Investments in securities traded on national and over-the-counter exchanges are
valued at the closing bid price of the security as of the last trading day of
the year. Investments in common/collective-trust funds are stated at estimated
fair value as determined by the issuer of the funds based on the underlying
investments. The stable value fund is stated at fair value and then adjusted to
contract value as described below. Fair value of the stable value fund is the
fair value of its underlying investments, and contract value is principal plus
accrued interest. Loans to participants are valued at outstanding loan balances,
which approximate fair value.
In
accordance with Accounting Standards Codification (ASC) Topic 962-325, Plan Accounting – Defined
Contribution Pension Plans – Investments – Others, the stable value fund
is included at fair value in participant-directed investments in the statement
of net assets available for benefits, and an additional line is presented
representing the adjustment from fair value to contract value. The statement of
changes in net assets available for benefits is prepared on a contract value
basis.
The
average cost of securities sold or distributed is used to determine net
investment gains or losses realized. Security transactions are recorded on the
trade date. Distributions of common stock, if any, to participants are recorded
at the market value of such stock at the time of distribution. Interest income
is recorded on the accrual basis. Dividends are recorded on the ex-dividend
date. Investment manager fees are netted against Plan investment income and are
not separately reflected. Consequently, management fees and operating expenses
are reflected as a reduction of investment return for such investments. Expenses
incurred in connection with the transfer of securities, such as brokerage
commissions and transfer taxes, are added to the cost of such securities or
deducted from the proceeds thereof.
Valuation of Investments (Securities
With no Quoted Market Prices) — Amounts for securities that have no
quoted market price represent estimated fair value. Many factors are considered
in arriving at that fair value. In general, however, corporate debt instruments
are valued based on yields currently available on comparable securities of
issuers with similar credit ratings. Investments in certain other equity
instruments are valued at the quoted market price of the issuer’s unrestricted
common stock, less an appropriate discount.
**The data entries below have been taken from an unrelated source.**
[src/logic/rtc_consts.svh]
`ifndef RTC_CONSTS_SVH
`define RTC_CONSTS_SVH
// Register pointer values.
`define RTC_OFS_CTRL1 4'h0
`define RTC_OFS_SECONDS 4'h2
// Field positions in the first control register.
`define RTC_BIT_TEST 7
`define RTC_BIT_HOLD 5
`define RTC_BIT_PERMIT 3
// Reset values.
`define RTC_TEST_RST 1'b0
`define RTC_HOLD_RST 1'b0
`define RTC_PERMIT_RST 1'b1
`define RTC_SECONDS_RST 8'h00
`define RTC_BYTE_RST 8'h00
// Counts.
`define RTC_BYTE_BITS 4'h8
`define RTC_PRESC_FIRST 6'h1F
`define RTC_SECONDS_MAX 8'h3B
// Timing.
`define RTC_CLK_MHZ 100
`define RTC_POR_TIME_US 2000
`define RTC_POR_CYCLES (`RTC_POR_TIME_US * `RTC_CLK_MHZ)
`endif

[src/logic/rtc_pkg.sv]
package rtc_pkg;

	// Serial slave states.
	typedef enum logic [3:0]
	{
		ST_IDLE = 4'h0,
		ST_ADDR = 4'h1,
		ST_ADDR_ACK = 4'h2,
		ST_PTR = 4'h3,
		ST_PTR_ACK = 4'h4,
		ST_WR = 4'h5,
		ST_WR_ACK = 4'h6,
		ST_RD = 4'h7,
		ST_RD_ACK = 4'h8
	} rtc_state_e;

	// One register byte.
	typedef logic [7:0] rtc_byte_t;

endpackage

[src/logic/rtc_i2c_slave_test_logic.sv]
`timescale 1ns/100ps
`include "rtc_consts.svh"

module rtc_i2c_slave_test_logic
	import rtc_pkg::*;
#(
	parameter logic [6:0] SLAVE_ADDR = 7'h2A, // Arbitrary value.
	parameter int POR_CYCLES = `RTC_POR_CYCLES
)
(
	input wire logic core_clk_i,
	input wire logic srst_i,
	input wire logic scl_i,
	input wire logic sda_i,
	output logic sda_o,
	output logic sda_oe_o,
	input wire logic clock_output_pin_i,
	output logic clock_output_pin_o,
	output logic clock_output_pin_oe_o,
	input wire logic int_tick_i,
	input wire logic override_seq_i,
	output logic sec_inc_o,
	output logic por_active_o,
	output logic override_mode_o,
	output logic external_tick_mode_o
);

	localparam int POR_W = $clog2(POR_CYCLES + 1);
	localparam logic [POR_W-1:0] POR_LAST = POR_W'(POR_CYCLES - 1);

	// -----------------------------------------------------------------
	// Input synchronisers
	// -----------------------------------------------------------------

	// Two stages for each pin, then one more stage for edge finding.
	logic scl_meta_reg, scl_sync_reg, scl_prev_reg;
	logic sda_meta_reg, sda_sync_reg, sda_prev_reg;
	logic ck_meta_reg, ck_sync_reg, ck_prev_reg;
	logic ovr_meta_reg, ovr_sync_reg, ovr_prev_reg;

	// Logic reads the second and third stages, never the first.
	always_ff @(posedge core_clk_i)
	begin
		scl_meta_reg <= scl_i;
		scl_sync_reg <= scl_meta_reg;
		scl_prev_reg <= scl_sync_reg;
		sda_meta_reg <= sda_i;
		sda_sync_reg <= sda_meta_reg;
		sda_prev_reg <= sda_sync_reg;
		ck_meta_reg <= clock_output_pin_i;
		ck_sync_reg <= ck_meta_reg;
		ck_prev_reg <= ck_sync_reg;
		ovr_meta_reg <= override_seq_i;
		ovr_sync_reg <= ovr_meta_reg;
		ovr_prev_reg <= ovr_sync_reg;
	end

	// Bus edges and conditions.
	wire scl_rise = scl_sync_reg & ~scl_prev_reg;
	wire scl_fall = ~scl_sync_reg & scl_prev_reg;
	wire scl_high = scl_sync_reg & scl_prev_reg;
	wire start_det = scl_high & sda_prev_reg & ~sda_sync_reg;
	wire stop_det = scl_high & ~sda_prev_reg & sda_sync_reg;
	wire ck_rise = ck_sync_reg & ~ck_prev_reg;
	wire ovr_rise = ovr_sync_reg & ~ovr_prev_reg;

	// -----------------------------------------------------------------
	// State declarations
	// -----------------------------------------------------------------

	rtc_state_e state_reg, state_next; // Slave sequencer.
	logic [3:0] cnt_reg, cnt_next; // Bits of the current byte.
	rtc_byte_t shift_reg, shift_next; // Receive and transmit shifter.
	logic [3:0] ptr_reg, ptr_next; // Register pointer.
	logic rw_reg, rw_next; // Set for a read transfer.
	logic nack_reg, nack_next; // Master answer to a read byte.
	logic sda_o_reg, sda_o_next; // Data line level.
	logic sda_oe_reg, sda_oe_next; // Data line drive.
	logic test_reg, test_next; // External tick mode.
	logic hold_reg, hold_next; // Pre-scaler hold.
	logic permit_reg, permit_next; // Override permit.
	rtc_byte_t sec_reg, sec_next; // Seconds count.
	rtc_byte_t mem_reg [16]; // Plain storage for other pointers.
	logic [5:0] presc_reg, presc_next; // Pre-scaler chain.
	logic sec_inc_reg, sec_inc_next; // One-second pulse.
	logic [POR_W-1:0] por_cnt_reg; // Power-up reset timer.
	logic por_active_reg; // Power-up reset in force.
	logic ovr_mode_reg; // Override mode entered.
	logic ck_o_reg; // Clock pin drive level.
	logic ck_oe_reg; // Clock pin drive enable.

	// -----------------------------------------------------------------
	// Register access decode
	// -----------------------------------------------------------------

	// A write lands when the last data bit is in, on the next clock fall.
	wire byte_end = scl_fall & (cnt_reg == `RTC_BYTE_BITS);
	wire bit_in = scl_rise & (cnt_reg != `RTC_BYTE_BITS);
	wire wr_stb = (state_reg == ST_WR) & byte_end;
	wire wr_ctrl = wr_stb & (ptr_reg == `RTC_OFS_CTRL1);
	wire wr_sec = wr_stb & (ptr_reg == `RTC_OFS_SECONDS);
	wire rx_state = (state_reg == ST_ADDR) | (state_reg == ST_PTR) | (state_reg == ST_WR);
	wire addr_hit = (shift_reg[7:1] == SLAVE_ADDR) & ~por_active_reg;

	// Read view of the control register; unused bits read zero.
	wire rtc_byte_t ctrl_rd = {test_reg, 1'b0, hold_reg, 1'b0, permit_reg, 3'b000};
	wire is_ctrl = (ptr_reg == `RTC_OFS_CTRL1);
	wire is_sec = (ptr_reg == `RTC_OFS_SECONDS);
	wire rtc_byte_t rd_data = is_ctrl ? ctrl_rd : (is_sec ? sec_reg : mem_reg[ptr_reg]);

	// Tick source and pre-scaler terms.
	// tick source select
	wire tick = test_reg ? ck_rise : int_tick_i;
	wire presc_wrap = tick & ~hold_reg & (presc_reg == `RTC_PRESC_FIRST);
	wire sec_top = (sec_reg == `RTC_SECONDS_MAX);
	wire ovr_enter = ovr_rise & permit_reg & ~ovr_mode_reg;

	// -----------------------------------------------------------------
	// Serial slave sequencer
	// -----------------------------------------------------------------

	// The slave only samples the clock line and never drives it.
	// slave only
	always_comb
	begin
		state_next = state_reg;
		cnt_next = cnt_reg;
		shift_next = shift_reg;
		ptr_next = ptr_reg;
		rw_next = rw_reg;
		nack_next = nack_reg;
		sda_o_next = sda_o_reg;
		sda_oe_next = sda_oe_reg;
		if (stop_det)
		begin
			// A stop always frees the line and ends the transfer.
			state_next = ST_IDLE;
			sda_o_next = 1'b1;
			sda_oe_next = 1'b0;
		end
		else if (start_det)
		begin
			state_next = ST_ADDR;
			cnt_next = 4'h0;
			sda_o_next = 1'b1;
			sda_oe_next = 1'b0;
		end
		else if (rx_state & bit_in)
		begin
			shift_next = {shift_reg[6:0], sda_sync_reg};
			cnt_next = cnt_reg + 4'h1;
		end
		else
		begin
			case (state_reg)
				ST_IDLE:
				begin
					// Waiting for a start; the line stays released.
					sda_oe_next = 1'b0;
				end
				ST_ADDR:
				begin
					if (byte_end)
					begin
						cnt_next = 4'h0;
						// A foreign address, or one during power-up reset, is ignored.
						if (addr_hit)
						begin
							rw_next = shift_reg[0];
							state_next = ST_ADDR_ACK;
							sda_o_next = 1'b0;
							sda_oe_next = 1'b1;
						end
						else
						begin
							state_next = ST_IDLE;
						end
					end
				end
				ST_PTR:
				begin
					if (byte_end)
					begin
						ptr_next = shift_reg[3:0];
						cnt_next = 4'h0;
						state_next = ST_PTR_ACK;
						sda_o_next = 1'b0;
						sda_oe_next = 1'b1;
					end
				end
				ST_WR:
				begin
					if (byte_end)
					begin
						ptr_next = ptr_reg + 4'h1;
						cnt_next = 4'h0;
						state_next = ST_WR_ACK;
						sda_o_next = 1'b0;
						sda_oe_next = 1'b1;
					end
				end
				ST_ADDR_ACK, ST_RD_ACK:
				begin
					if (scl_rise & (state_reg == ST_RD_ACK))
					begin
						nack_next = sda_sync_reg;
					end
					else if (scl_fall)
					begin
						cnt_next = 4'h1;
						if ((state_reg == ST_ADDR_ACK) & ~rw_reg)
						begin
							state_next = ST_PTR;
							cnt_next = 4'h0;
							sda_o_next = 1'b1;
							sda_oe_next = 1'b0;
						end
						else if ((state_reg == ST_RD_ACK) & nack_reg)
						begin
							state_next = ST_IDLE;
							sda_o_next = 1'b1;
							sda_oe_next = 1'b0;
						end
						else
						begin
							// First bit out right away; a one is a released line.
							state_next = ST_RD;
							shift_next = {rd_data[6:0], 1'b0};
							sda_o_next = rd_data[7];
							sda_oe_next = ~rd_data[7];
						end
					end
				end
				ST_PTR_ACK, ST_WR_ACK:
				begin
					if (scl_fall)
					begin
						state_next = ST_WR;
						sda_o_next = 1'b1;
						sda_oe_next = 1'b0;
					end
				end
				ST_RD:
				begin
					if (scl_fall & (cnt_reg != `RTC_BYTE_BITS))
					begin
						sda_o_next = shift_reg[7];
						sda_oe_next = ~shift_reg[7];
						shift_next = {shift_reg[6:0], 1'b0};
						cnt_next = cnt_reg + 4'h1;
					end
					else if (byte_end)
					begin
						ptr_next = ptr_reg + 4'h1;
						cnt_next = 4'h0;
						nack_next = 1'b1;
						state_next = ST_RD_ACK;
						sda_o_next = 1'b1;
						sda_oe_next = 1'b0;
					end
				end
				default:
				begin
					state_next = ST_IDLE;
					sda_oe_next = 1'b0;
				end
			endcase
		end
	end

	// -----------------------------------------------------------------
	// Control, seconds and pre-scaler next values
	// -----------------------------------------------------------------

	assign test_next = wr_ctrl ? shift_reg[`RTC_BIT_TEST] : test_reg;
	assign hold_next = wr_ctrl ? shift_reg[`RTC_BIT_HOLD] : hold_reg;
	assign permit_next = wr_ctrl ? shift_reg[`RTC_BIT_PERMIT] : permit_reg;
	// A load from the bus wins over a tick in the same cycle.
	assign sec_next = wr_sec ? shift_reg : (sec_inc_reg ? (sec_top ? `RTC_SECONDS_RST : sec_reg + 8'h01) : sec_reg);
	assign presc_next = hold_reg ? 6'h00 : (tick ? presc_reg + 6'h01 : presc_reg);
	assign sec_inc_next = presc_wrap;

	// -----------------------------------------------------------------
	// Registers
	// -----------------------------------------------------------------

	// Sequencer and line drive.
	always_ff @(posedge core_clk_i)
	begin
		if (srst_i)
		begin
			state_reg <= ST_IDLE;
			cnt_reg <= 4'h0;
			shift_reg <= `RTC_BYTE_RST;
			ptr_reg <= 4'h0;
			rw_reg <= 1'b0;
			nack_reg <= 1'b1;
			sda_o_reg <= 1'b1;
			sda_oe_reg <= 1'b0;
		end
		else
		begin
			state_reg <= state_next;
			cnt_reg <= cnt_next;
			shift_reg <= shift_next;
			ptr_reg <= ptr_next;
			rw_reg <= rw_next;
			nack_reg <= nack_next;
			sda_o_reg <= sda_o_next;
			sda_oe_reg <= sda_oe_next;
		end
	end

	// Control bits, seconds and pre-scaler.
	always_ff @(posedge core_clk_i)
	begin
		if (srst_i)
		begin
			test_reg <= `RTC_TEST_RST;
			hold_reg <= `RTC_HOLD_RST;
			permit_reg <= `RTC_PERMIT_RST;
			sec_reg <= `RTC_SECONDS_RST;
			presc_reg <= 6'h00;
			sec_inc_reg <= 1'b0;
		end
		else
		begin
			test_reg <= test_next;
			hold_reg <= hold_next;
			permit_reg <= permit_next;
			sec_reg <= sec_next;
			presc_reg <= presc_next;
			sec_inc_reg <= sec_inc_next;
		end
	end

	// Plain storage for pointers without behaviour of their own.
	always_ff @(posedge core_clk_i)
	begin
		for (int i = 0; i < 16; i++)
		begin
			if (srst_i)
				mem_reg[i] <= `RTC_BYTE_RST;
			else if (wr_stb & (ptr_reg == 4'(i)))
				mem_reg[i] <= shift_reg;
		end
	end

	// Power-up reset timer; the override cuts it short at once.
	always_ff @(posedge core_clk_i)
	begin
		if (srst_i)
		begin
			por_cnt_reg <= '0;
			por_active_reg <= 1'b1;
		end
		else if (ovr_enter)
			por_active_reg <= 1'b0;
		else if (por_active_reg)
		begin
			por_cnt_reg <= por_cnt_reg + POR_W'(1);
			por_active_reg <= (por_cnt_reg != POR_LAST);
		end
	end

	// Override mode flag; the bus write that clears the permit ends it.
	always_ff @(posedge core_clk_i)
	begin
		if (srst_i)
			ovr_mode_reg <= 1'b0;
		else if (ovr_enter)
			ovr_mode_reg <= 1'b1;
		else if (wr_ctrl & ~shift_reg[`RTC_BIT_PERMIT])
			ovr_mode_reg <= 1'b0;
	end

	// In normal mode the pin carries the tick divided by two.
	// pin becomes input
	always_ff @(posedge core_clk_i)
	begin
		if (srst_i)
		begin
			ck_o_reg <= 1'b0;
			ck_oe_reg <= 1'b1;
		end
		else
		begin
			ck_o_reg <= presc_reg[0];
			ck_oe_reg <= ~test_next;
		end
	end

	// -----------------------------------------------------------------
	// Outputs
	// -----------------------------------------------------------------

	assign sda_o = sda_o_reg;
	assign sda_oe_o = sda_oe_reg;
	assign clock_output_pin_o = ck_o_reg;
	assign clock_output_pin_oe_o = ck_oe_reg;
	assign sec_inc_o = sec_inc_reg;
	assign por_active_o = por_active_reg;
	assign override_mode_o = ovr_mode_reg;
	assign external_tick_mode_o = test_reg;

endmodule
If a quoted market price for
unrestricted common stock of the issuer is not available, restricted common
stocks are valued at a multiple of current earnings. The multiple chosen is
consistent with multiples of similar companies based on current market
prices. The fair value of venture capital and partnership investments
has been estimated on the basis of methods employed by the general
partners, including consideration of, among other things, reference to
third-party transactions, valuations of comparable companies operating within
the same or similar industry, current economic and competitive environment,
creditworthiness of the corporate issuer, as well as market prices for
instruments with similar quality rate, maturity, term, and
conditions.
Use of Estimates and Risks and
Uncertainties —
The preparation of financial statements in conformity with generally accepted
accounting principles requires Plan management to make estimates and assumptions
that affect the reported amounts of assets, liabilities, and changes therein and
disclosure of contingent assets and liabilities. Actual results could differ
from those estimates. The Master Trust invests in various securities including
U.S. government securities, corporate debt instruments, a stable value fund,
other equities, common/collective-trusts, interest-bearing cash, commingled
funds holding principally venture capital and partnership investments, other
equity investments, and corporate stocks. Investment securities, in general, are
exposed to various risks, such as interest rate, credit, and overall market
volatility. Due to the level of risk associated with certain investment
securities, it is reasonably possible that changes in the values of investment
securities will occur in the near term and that such changes could materially
affect the amounts reported in the financial statements.
Payment of Benefits —
Benefits are recorded when paid.
Administrative Expenses — The
Company pays the administrative costs of the Plan, including the Trustee’s fees
and charges.
3.
|
STABLE
VALUE FUND — SYNTHETIC GUARANTEED INVESTMENT
CONTRACT
|
The Plan
provides participants a self-managed stable value investment option (“Fund” or
“Synthetic Guaranteed Investment Contract”) that simulates the performance of a
guaranteed investment contract (GIC), whereby participants execute plan
transactions at contract value. Contract value represents contributions made to
the fund, plus earnings, less participant withdrawals. The self-managed stable
value fund is comprised of a portfolio of bonds and other fixed income
securities owned by the Plan and an investment contract issued by an insurance
company or other financial institution, designed to provide a contract value
“wrapper” around the fixed income portfolio to guarantee a specific interest
rate which is reset quarterly and that cannot be less than zero. The wrapper
contract provides that realized and unrealized gains and losses on the
underlying fixed income portfolio are not reflected immediately in the net
assets of the fund, but rather are amortized over the duration of the underlying
assets through adjustments to the future interest crediting rate. Primary
variables impacting future crediting rates of the Fund include the current
yield, duration, and existing difference between market and contract value of
the underlying assets within the wrapper contract.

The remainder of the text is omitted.